Records contained in a dataset:
-- Opening Marker --

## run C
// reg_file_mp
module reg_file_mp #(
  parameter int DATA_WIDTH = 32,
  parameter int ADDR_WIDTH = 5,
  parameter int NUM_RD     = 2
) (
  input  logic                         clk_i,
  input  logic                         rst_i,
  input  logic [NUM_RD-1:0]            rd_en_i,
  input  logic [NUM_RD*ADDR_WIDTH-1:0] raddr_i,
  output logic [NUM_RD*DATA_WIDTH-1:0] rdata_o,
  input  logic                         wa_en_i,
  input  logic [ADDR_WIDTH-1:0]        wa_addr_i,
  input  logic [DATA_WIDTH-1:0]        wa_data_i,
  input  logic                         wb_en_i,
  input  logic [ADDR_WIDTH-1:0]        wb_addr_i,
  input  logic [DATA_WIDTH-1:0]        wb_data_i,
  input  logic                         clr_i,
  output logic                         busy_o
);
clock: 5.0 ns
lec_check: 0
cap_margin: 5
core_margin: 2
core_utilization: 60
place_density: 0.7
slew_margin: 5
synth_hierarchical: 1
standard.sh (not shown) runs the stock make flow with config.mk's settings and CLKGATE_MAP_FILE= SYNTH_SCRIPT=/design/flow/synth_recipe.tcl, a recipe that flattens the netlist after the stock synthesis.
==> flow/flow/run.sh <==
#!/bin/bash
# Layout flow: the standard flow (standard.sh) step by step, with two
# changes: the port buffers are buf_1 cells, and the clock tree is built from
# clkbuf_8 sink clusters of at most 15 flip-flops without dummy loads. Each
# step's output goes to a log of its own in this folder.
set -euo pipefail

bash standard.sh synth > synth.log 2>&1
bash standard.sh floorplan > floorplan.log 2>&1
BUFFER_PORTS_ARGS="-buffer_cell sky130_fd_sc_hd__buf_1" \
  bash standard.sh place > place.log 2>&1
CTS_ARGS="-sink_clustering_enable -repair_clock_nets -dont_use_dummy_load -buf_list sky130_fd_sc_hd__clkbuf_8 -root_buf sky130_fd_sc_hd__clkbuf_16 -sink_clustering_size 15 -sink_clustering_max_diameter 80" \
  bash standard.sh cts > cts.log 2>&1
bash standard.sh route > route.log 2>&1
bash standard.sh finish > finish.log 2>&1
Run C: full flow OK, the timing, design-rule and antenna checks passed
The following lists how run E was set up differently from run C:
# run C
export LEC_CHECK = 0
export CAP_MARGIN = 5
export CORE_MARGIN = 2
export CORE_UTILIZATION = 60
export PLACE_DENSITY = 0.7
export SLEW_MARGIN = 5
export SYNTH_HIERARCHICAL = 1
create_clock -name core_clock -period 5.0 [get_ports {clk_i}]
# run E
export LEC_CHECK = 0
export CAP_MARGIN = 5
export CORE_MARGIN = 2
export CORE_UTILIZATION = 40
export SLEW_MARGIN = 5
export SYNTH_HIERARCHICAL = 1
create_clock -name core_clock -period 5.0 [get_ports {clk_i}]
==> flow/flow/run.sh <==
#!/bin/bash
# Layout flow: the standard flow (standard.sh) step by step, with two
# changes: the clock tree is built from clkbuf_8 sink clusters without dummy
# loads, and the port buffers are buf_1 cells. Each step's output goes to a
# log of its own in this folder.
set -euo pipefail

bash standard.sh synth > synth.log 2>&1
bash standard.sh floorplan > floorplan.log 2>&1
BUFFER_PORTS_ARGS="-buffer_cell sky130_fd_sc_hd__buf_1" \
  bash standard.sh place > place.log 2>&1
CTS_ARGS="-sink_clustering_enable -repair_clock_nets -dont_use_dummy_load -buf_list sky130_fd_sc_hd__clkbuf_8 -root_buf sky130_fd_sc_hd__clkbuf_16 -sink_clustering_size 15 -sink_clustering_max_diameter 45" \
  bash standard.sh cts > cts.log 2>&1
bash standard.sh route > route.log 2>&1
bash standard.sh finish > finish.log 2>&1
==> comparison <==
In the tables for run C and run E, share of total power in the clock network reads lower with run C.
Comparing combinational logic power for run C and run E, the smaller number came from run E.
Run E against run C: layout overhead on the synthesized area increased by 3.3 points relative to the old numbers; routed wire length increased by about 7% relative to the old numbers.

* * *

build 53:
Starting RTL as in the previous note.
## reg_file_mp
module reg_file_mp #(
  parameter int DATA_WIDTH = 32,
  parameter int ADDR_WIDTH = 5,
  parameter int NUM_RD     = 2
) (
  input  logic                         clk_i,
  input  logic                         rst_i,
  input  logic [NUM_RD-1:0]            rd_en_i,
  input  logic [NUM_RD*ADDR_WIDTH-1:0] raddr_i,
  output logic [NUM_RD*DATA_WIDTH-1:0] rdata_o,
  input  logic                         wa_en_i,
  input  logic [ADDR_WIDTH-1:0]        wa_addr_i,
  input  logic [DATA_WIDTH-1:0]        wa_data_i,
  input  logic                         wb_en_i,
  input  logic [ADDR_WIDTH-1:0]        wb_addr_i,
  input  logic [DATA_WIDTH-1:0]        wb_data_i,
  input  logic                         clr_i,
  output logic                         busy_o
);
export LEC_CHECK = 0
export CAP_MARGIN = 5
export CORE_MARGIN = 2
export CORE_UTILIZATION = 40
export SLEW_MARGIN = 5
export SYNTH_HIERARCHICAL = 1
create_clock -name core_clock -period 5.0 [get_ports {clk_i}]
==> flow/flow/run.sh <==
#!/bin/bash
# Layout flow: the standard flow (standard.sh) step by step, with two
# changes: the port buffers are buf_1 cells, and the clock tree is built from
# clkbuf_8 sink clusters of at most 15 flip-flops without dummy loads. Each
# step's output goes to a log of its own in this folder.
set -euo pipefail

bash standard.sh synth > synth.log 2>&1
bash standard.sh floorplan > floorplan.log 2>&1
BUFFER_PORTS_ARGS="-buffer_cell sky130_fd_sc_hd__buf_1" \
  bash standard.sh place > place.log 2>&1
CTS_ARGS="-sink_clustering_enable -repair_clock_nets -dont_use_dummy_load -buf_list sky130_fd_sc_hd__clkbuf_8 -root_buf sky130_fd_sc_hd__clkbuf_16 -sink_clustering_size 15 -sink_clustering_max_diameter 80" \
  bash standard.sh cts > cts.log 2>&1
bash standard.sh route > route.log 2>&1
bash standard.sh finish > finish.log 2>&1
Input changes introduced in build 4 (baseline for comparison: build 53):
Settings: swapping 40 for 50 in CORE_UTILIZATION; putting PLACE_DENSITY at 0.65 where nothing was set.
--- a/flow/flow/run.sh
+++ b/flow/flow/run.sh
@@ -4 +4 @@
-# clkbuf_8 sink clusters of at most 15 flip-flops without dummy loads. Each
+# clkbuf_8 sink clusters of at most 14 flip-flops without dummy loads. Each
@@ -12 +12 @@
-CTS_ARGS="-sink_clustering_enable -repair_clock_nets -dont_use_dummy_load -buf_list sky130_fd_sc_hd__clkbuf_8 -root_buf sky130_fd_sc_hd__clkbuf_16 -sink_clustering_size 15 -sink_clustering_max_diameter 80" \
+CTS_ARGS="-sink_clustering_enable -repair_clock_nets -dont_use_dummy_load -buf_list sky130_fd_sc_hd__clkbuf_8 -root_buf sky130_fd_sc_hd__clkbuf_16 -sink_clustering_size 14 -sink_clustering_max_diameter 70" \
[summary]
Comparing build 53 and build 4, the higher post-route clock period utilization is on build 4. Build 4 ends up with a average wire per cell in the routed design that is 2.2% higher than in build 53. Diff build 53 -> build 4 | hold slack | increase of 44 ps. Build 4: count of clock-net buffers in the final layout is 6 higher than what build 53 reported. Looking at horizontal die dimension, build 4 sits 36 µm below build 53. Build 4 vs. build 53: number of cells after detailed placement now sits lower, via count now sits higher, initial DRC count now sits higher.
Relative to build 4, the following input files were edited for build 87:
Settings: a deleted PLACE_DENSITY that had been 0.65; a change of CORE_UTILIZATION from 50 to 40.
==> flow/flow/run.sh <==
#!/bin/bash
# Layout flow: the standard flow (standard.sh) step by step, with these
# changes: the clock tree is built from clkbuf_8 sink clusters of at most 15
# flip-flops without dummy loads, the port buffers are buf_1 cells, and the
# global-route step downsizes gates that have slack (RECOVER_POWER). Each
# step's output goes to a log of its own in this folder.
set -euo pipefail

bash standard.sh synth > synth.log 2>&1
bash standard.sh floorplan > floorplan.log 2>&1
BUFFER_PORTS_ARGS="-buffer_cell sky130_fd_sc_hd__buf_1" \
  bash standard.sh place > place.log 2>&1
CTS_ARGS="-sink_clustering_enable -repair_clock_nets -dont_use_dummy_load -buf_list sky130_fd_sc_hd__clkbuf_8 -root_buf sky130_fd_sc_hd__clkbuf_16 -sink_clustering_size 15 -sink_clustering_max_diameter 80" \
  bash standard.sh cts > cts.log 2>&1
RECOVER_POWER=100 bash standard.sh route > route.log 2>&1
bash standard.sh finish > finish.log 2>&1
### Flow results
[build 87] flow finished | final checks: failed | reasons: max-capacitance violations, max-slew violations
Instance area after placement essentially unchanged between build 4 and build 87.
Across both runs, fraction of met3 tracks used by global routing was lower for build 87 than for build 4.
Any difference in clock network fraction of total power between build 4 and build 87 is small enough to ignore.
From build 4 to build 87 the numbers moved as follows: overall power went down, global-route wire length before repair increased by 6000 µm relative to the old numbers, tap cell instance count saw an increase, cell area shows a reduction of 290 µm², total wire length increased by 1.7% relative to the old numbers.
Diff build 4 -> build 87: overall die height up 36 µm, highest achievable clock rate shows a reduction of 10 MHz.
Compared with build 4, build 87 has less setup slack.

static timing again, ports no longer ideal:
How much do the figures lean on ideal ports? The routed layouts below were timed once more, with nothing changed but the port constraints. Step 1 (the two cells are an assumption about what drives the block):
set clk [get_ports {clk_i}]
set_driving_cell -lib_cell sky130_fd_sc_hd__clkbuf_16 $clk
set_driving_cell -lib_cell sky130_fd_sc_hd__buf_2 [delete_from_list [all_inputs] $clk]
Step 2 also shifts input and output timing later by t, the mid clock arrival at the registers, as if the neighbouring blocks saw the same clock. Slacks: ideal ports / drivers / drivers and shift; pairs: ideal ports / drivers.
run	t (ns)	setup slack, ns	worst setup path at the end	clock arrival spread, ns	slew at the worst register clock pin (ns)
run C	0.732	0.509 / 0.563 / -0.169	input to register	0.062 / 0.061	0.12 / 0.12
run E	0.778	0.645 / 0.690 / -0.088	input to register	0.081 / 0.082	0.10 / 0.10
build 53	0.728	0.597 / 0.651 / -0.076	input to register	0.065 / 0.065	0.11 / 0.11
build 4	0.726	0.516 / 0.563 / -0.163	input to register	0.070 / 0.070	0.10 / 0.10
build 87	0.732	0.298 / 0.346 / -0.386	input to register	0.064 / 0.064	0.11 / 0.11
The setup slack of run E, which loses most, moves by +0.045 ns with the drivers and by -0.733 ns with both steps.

-- Closing Marker --

**Work to be completed**.
Look over the data above and show each line that contains "comparison".

**Response to the task**.
==> comparison <==
Input changes introduced in build 4 (baseline for comparison: build 53):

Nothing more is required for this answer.